- EXERCISE AIM
How many lines in the records below contain the string "netlist"? Answer with the number alone.

- STORED DATA
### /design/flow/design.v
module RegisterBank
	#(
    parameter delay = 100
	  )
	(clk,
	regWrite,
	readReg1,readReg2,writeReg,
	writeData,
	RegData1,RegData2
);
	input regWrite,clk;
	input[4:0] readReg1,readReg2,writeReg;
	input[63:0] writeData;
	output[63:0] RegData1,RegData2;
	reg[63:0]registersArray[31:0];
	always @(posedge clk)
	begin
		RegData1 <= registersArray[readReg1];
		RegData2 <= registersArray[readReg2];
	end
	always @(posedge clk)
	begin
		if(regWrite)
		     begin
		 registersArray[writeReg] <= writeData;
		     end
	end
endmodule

---

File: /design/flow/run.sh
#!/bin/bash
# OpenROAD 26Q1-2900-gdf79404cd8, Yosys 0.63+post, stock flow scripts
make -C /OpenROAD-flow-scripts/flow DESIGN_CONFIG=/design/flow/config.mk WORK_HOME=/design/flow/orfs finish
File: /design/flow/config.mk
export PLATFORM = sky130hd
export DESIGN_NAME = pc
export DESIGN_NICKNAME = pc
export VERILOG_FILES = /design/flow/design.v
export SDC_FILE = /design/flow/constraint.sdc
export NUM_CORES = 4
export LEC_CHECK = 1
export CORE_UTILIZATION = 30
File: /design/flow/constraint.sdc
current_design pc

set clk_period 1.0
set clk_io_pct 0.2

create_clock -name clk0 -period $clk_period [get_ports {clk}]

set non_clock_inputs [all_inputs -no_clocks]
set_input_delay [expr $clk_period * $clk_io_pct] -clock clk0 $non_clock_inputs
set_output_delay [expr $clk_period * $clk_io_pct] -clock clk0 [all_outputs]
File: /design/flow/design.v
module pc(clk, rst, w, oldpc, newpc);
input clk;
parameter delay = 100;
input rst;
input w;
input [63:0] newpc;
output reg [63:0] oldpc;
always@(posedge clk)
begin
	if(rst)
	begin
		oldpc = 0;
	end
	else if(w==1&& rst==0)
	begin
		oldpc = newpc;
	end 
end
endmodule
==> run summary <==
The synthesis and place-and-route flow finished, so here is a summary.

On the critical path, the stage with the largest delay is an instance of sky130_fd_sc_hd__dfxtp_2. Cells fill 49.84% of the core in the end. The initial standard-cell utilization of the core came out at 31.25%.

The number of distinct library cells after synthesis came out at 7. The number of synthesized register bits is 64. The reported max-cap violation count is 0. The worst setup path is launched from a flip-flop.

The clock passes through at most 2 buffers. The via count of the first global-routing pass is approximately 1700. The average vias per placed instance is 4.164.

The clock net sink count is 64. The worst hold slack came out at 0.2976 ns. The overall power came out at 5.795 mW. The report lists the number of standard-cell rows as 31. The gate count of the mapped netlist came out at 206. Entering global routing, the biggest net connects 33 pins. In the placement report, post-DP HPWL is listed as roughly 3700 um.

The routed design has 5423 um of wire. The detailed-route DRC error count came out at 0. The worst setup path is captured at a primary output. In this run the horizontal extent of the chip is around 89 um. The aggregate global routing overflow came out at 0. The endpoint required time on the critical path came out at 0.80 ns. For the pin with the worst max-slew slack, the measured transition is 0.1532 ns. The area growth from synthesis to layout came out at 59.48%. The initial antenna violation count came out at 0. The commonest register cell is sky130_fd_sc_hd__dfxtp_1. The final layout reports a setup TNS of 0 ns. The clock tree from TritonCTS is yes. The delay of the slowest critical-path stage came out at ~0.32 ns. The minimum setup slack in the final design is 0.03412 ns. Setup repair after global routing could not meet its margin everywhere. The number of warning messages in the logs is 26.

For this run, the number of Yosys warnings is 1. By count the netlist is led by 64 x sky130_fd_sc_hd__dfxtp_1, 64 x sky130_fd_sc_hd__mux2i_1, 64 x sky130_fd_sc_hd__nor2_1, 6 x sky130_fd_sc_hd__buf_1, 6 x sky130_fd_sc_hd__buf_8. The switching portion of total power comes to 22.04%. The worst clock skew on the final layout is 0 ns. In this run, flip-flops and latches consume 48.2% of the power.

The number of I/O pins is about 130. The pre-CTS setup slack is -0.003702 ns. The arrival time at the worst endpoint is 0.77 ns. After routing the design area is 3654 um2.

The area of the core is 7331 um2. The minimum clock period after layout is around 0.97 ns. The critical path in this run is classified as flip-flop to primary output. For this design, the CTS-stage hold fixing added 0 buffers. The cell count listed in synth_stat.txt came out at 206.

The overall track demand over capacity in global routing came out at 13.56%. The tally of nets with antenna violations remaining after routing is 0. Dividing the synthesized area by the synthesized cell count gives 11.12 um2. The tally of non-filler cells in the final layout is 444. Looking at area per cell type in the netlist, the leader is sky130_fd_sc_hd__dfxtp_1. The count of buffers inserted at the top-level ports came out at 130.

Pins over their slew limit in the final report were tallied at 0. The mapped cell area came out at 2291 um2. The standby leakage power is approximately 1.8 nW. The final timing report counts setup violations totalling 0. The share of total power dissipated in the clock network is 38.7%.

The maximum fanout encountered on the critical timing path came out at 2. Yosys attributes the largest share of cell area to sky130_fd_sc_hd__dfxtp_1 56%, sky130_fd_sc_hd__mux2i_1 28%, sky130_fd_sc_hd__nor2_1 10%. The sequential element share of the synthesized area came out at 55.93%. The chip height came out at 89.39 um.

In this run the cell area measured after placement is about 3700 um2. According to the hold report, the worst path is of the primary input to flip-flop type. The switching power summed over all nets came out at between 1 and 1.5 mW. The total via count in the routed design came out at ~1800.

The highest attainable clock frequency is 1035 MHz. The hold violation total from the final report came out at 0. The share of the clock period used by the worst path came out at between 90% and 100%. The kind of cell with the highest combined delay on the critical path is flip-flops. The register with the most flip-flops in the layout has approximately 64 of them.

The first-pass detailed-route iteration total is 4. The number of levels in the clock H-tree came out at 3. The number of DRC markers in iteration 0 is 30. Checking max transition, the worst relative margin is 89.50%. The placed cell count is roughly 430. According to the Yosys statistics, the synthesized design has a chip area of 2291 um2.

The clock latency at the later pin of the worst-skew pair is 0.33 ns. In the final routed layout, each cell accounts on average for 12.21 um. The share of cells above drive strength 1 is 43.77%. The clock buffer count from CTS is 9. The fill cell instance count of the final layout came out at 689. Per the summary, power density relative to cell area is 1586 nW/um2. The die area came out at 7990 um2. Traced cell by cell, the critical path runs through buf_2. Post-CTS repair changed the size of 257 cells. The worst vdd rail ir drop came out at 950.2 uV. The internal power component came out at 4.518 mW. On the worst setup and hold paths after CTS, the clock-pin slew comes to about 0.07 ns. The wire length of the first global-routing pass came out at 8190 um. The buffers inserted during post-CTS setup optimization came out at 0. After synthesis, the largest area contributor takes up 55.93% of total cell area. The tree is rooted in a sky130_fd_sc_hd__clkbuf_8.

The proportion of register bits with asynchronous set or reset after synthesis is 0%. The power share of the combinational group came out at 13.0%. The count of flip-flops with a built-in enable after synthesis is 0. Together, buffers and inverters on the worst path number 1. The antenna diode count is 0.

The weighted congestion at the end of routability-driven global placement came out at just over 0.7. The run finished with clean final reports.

- RESULT
3